WHAT YOU ARE ASKED TO DO. Print each entry verbatim.

Dataset records:
■ ■ ■ ■ ■ ■ ■

`src/rtl/cla_pkg.sv`:
```
package cla_pkg;
  localparam int unsigned DATA_W  = 16;
  localparam int unsigned GROUP_W = 4;
  localparam int unsigned N_GRP   = DATA_W / GROUP_W;
endpackage

```
`src/rtl/cla_lookahead.sv`:
```
// Flattened carry lookahead over N generate/propagate pairs.
module cla_lookahead #(
  parameter int unsigned N = 4
) (
  input  logic [N-1:0] g_i,
  input  logic [N-1:0] p_i,
  input  logic         cin_i,
  output logic [N:0]   c_o,
  output logic         gg_o,
  output logic         gp_o
);
  always_comb begin
    logic term, run;
    c_o[0] = cin_i;
    for (int i = 0; i < N; i++) begin
      // c[i+1] = g[i] | p[i]g[i-1] | ... | p[i..0]cin
      term = g_i[i];
      run  = p_i[i];
      for (int j = i - 1; j >= 0; j--) begin
        term = term | (run & g_i[j]);
        run  = run & p_i[j];
      end
      c_o[i+1] = term | (run & cin_i);
    end
  end

  always_comb begin
    logic term, run;
    term = g_i[N-1];
    run  = p_i[N-1];
    for (int j = N - 2; j >= 0; j--) begin
      term = term | (run & g_i[j]);
      run  = run & p_i[j];
    end
    gg_o = term;
    gp_o = run;
  end
endmodule

```
`src/rtl/cla_group.sv`:
```
module cla_group #(
  parameter int unsigned GW = 4
) (
  input  logic [GW-1:0] a_i,
  input  logic [GW-1:0] b_i,
  input  logic          cin_i,
  output logic [GW-1:0] sum_o,
  output logic          gg_o,
  output logic          gp_o,
  output logic          c_msb_o,
  output logic          cout_o
);
  logic [GW-1:0] g, p;
  logic [GW:0]   c;

  assign g = a_i & b_i;
  assign p = a_i ^ b_i;

  cla_lookahead #(.N(GW)) u_la (
    .g_i(g), .p_i(p), .cin_i(cin_i), .c_o(c), .gg_o(gg_o), .gp_o(gp_o)
  );

  assign sum_o   = p ^ c[GW-1:0];
  assign c_msb_o = c[GW-1];
  assign cout_o  = c[GW];

  // group-level terms bound the group's own carry-out
  always_comb begin
    if (gg_o) a_r6_gen_sets_cout: assert (cout_o) else $error("a_r6_gen_sets_cout");
    if (!gg_o && !gp_o) a_r6_kill_clears_cout: assert (!cout_o) else $error("a_r6_kill_clears_cout");
  end
endmodule

```
`src/rtl/cla_addsub16.sv`:
```
module cla_addsub16
  import cla_pkg::*;
(
  input  logic [DATA_W-1:0] x_i,
  input  logic [DATA_W-1:0] y_i,
  input  logic              sub_i,
  output logic [DATA_W-1:0] sum_o,
  output logic              carry_o,
  output logic              ovf_o
);
  logic [DATA_W-1:0] y_eff;
  logic [N_GRP-1:0]  grp_g, grp_p, grp_cmsb, grp_cout;
  logic [N_GRP:0]    grp_c;
  logic              top_gg, top_gp;

  assign y_eff = y_i ^ {DATA_W{sub_i}};

  cla_lookahead #(.N(N_GRP)) u_level2 (
    .g_i(grp_g), .p_i(grp_p), .cin_i(sub_i),
    .c_o(grp_c), .gg_o(top_gg), .gp_o(top_gp)
  );

  for (genvar k = 0; k < N_GRP; k++) begin : g_grp
    cla_group #(.GW(GROUP_W)) u_grp (
      .a_i    (x_i[k*GROUP_W +: GROUP_W]),
      .b_i    (y_eff[k*GROUP_W +: GROUP_W]),
      .cin_i  (grp_c[k]),
      .sum_o  (sum_o[k*GROUP_W +: GROUP_W]),
      .gg_o   (grp_g[k]),
      .gp_o   (grp_p[k]),
      .c_msb_o(grp_cmsb[k]),
      .cout_o (grp_cout[k])
    );

    // second-level carry matches the group's own carry-out
    always_comb begin
      a_r5_level2_agrees: assert (grp_c[k+1] == grp_cout[k])
        else $error("a_r5_level2_agrees group %0d", k);
    end
  end

  assign carry_o = grp_c[N_GRP];
  assign ovf_o   = grp_c[N_GRP] ^ grp_cmsb[N_GRP-1];

  always_comb begin
    // overflow only with like-signed operands and a flipped result sign
    if (ovf_o) a_r4_ovf_signs: assert ((x_i[DATA_W-1] == y_eff[DATA_W-1]) &&
                                       (sum_o[DATA_W-1] != x_i[DATA_W-1]))
      else $error("a_r4_ovf_signs");
    // whole-word generate / kill bound the carry out
    if (top_gg) a_r6_top_gen: assert (carry_o) else $error("a_r6_top_gen");
    if (!top_gg && !top_gp) a_r6_top_kill: assert (!carry_o) else $error("a_r6_top_kill");
    // bit 0 sees the mode as its carry-in
    a_r2_lsb: assert (sum_o[0] == (x_i[0] ^ y_i[0])) else $error("a_r2_lsb");
  end
endmodule

```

■ ■ ■ ■ ■ ■ ■

YOUR SOLUTION.
`src/rtl/cla_pkg.sv`:
```
package cla_pkg;
  localparam int unsigned DATA_W  = 16;
  localparam int unsigned GROUP_W = 4;
  localparam int unsigned N_GRP   = DATA_W / GROUP_W;
endpackage

```
`src/rtl/cla_lookahead.sv`:
```
// Flattened carry lookahead over N generate/propagate pairs.
module cla_lookahead #(
  parameter int unsigned N = 4
) (
  input  logic [N-1:0] g_i,
  input  logic [N-1:0] p_i,
  input  logic         cin_i,
  output logic [N:0]   c_o,
  output logic         gg_o,
  output logic         gp_o
);
  always_comb begin
    logic term, run;
    c_o[0] = cin_i;
    for (int i = 0; i < N; i++) begin
      // c[i+1] = g[i] | p[i]g[i-1] | ... | p[i..0]cin
      term = g_i[i];
      run  = p_i[i];
      for (int j = i - 1; j >= 0; j--) begin
        term = term | (run & g_i[j]);
        run  = run & p_i[j];
      end
      c_o[i+1] = term | (run & cin_i);
    end
  end

  always_comb begin
    logic term, run;
    term = g_i[N-1];
    run  = p_i[N-1];
    for (int j = N - 2; j >= 0; j--) begin
      term = term | (run & g_i[j]);
      run  = run & p_i[j];
    end
    gg_o = term;
    gp_o = run;
  end
endmodule

```
`src/rtl/cla_group.sv`:
```
module cla_group #(
  parameter int unsigned GW = 4
) (
  input  logic [GW-1:0] a_i,
  input  logic [GW-1:0] b_i,
  input  logic          cin_i,
  output logic [GW-1:0] sum_o,
  output logic          gg_o,
  output logic          gp_o,
  output logic          c_msb_o,
  output logic          cout_o
);
  logic [GW-1:0] g, p;
  logic [GW:0]   c;

  assign g = a_i & b_i;
  assign p = a_i ^ b_i;

  cla_lookahead #(.N(GW)) u_la (
    .g_i(g), .p_i(p), .cin_i(cin_i), .c_o(c), .gg_o(gg_o), .gp_o(gp_o)
  );

  assign sum_o   = p ^ c[GW-1:0];
  assign c_msb_o = c[GW-1];
  assign cout_o  = c[GW];

  // group-level terms bound the group's own carry-out
  always_comb begin
    if (gg_o) a_r6_gen_sets_cout: assert (cout_o) else $error("a_r6_gen_sets_cout");
    if (!gg_o && !gp_o) a_r6_kill_clears_cout: assert (!cout_o) else $error("a_r6_kill_clears_cout");
  end
endmodule

```
`src/rtl/cla_addsub16.sv`:
```
module cla_addsub16
  import cla_pkg::*;
(
  input  logic [DATA_W-1:0] x_i,
  input  logic [DATA_W-1:0] y_i,
  input  logic              sub_i,
  output logic [DATA_W-1:0] sum_o,
  output logic              carry_o,
  output logic              ovf_o
);
  logic [DATA_W-1:0] y_eff;
  logic [N_GRP-1:0]  grp_g, grp_p, grp_cmsb, grp_cout;
  logic [N_GRP:0]    grp_c;
  logic              top_gg, top_gp;

  assign y_eff = y_i ^ {DATA_W{sub_i}};

  cla_lookahead #(.N(N_GRP)) u_level2 (
    .g_i(grp_g), .p_i(grp_p), .cin_i(sub_i),
    .c_o(grp_c), .gg_o(top_gg), .gp_o(top_gp)
  );

  for (genvar k = 0; k < N_GRP; k++) begin : g_grp
    cla_group #(.GW(GROUP_W)) u_grp (
      .a_i    (x_i[k*GROUP_W +: GROUP_W]),
      .b_i    (y_eff[k*GROUP_W +: GROUP_W]),
      .cin_i  (grp_c[k]),
      .sum_o  (sum_o[k*GROUP_W +: GROUP_W]),
      .gg_o   (grp_g[k]),
      .gp_o   (grp_p[k]),
      .c_msb_o(grp_cmsb[k]),
      .cout_o (grp_cout[k])
    );

    // second-level carry matches the group's own carry-out
    always_comb begin
      a_r5_level2_agrees: assert (grp_c[k+1] == grp_cout[k])
        else $error("a_r5_level2_agrees group %0d", k);
    end
  end

  assign carry_o = grp_c[N_GRP];
  assign ovf_o   = grp_c[N_GRP] ^ grp_cmsb[N_GRP-1];

  always_comb begin
    // overflow only with like-signed operands and a flipped result sign
    if (ovf_o) a_r4_ovf_signs: assert ((x_i[DATA_W-1] == y_eff[DATA_W-1]) &&
                                       (sum_o[DATA_W-1] != x_i[DATA_W-1]))
      else $error("a_r4_ovf_signs");
    // whole-word generate / kill bound the carry out
    if (top_gg) a_r6_top_gen: assert (carry_o) else $error("a_r6_top_gen");
    if (!top_gg && !top_gp) a_r6_top_kill: assert (!carry_o) else $error("a_r6_top_kill");
    // bit 0 sees the mode as its carry-in
    a_r2_lsb: assert (sum_o[0] == (x_i[0] ^ y_i[0])) else $error("a_r2_lsb");
  end
endmodule

```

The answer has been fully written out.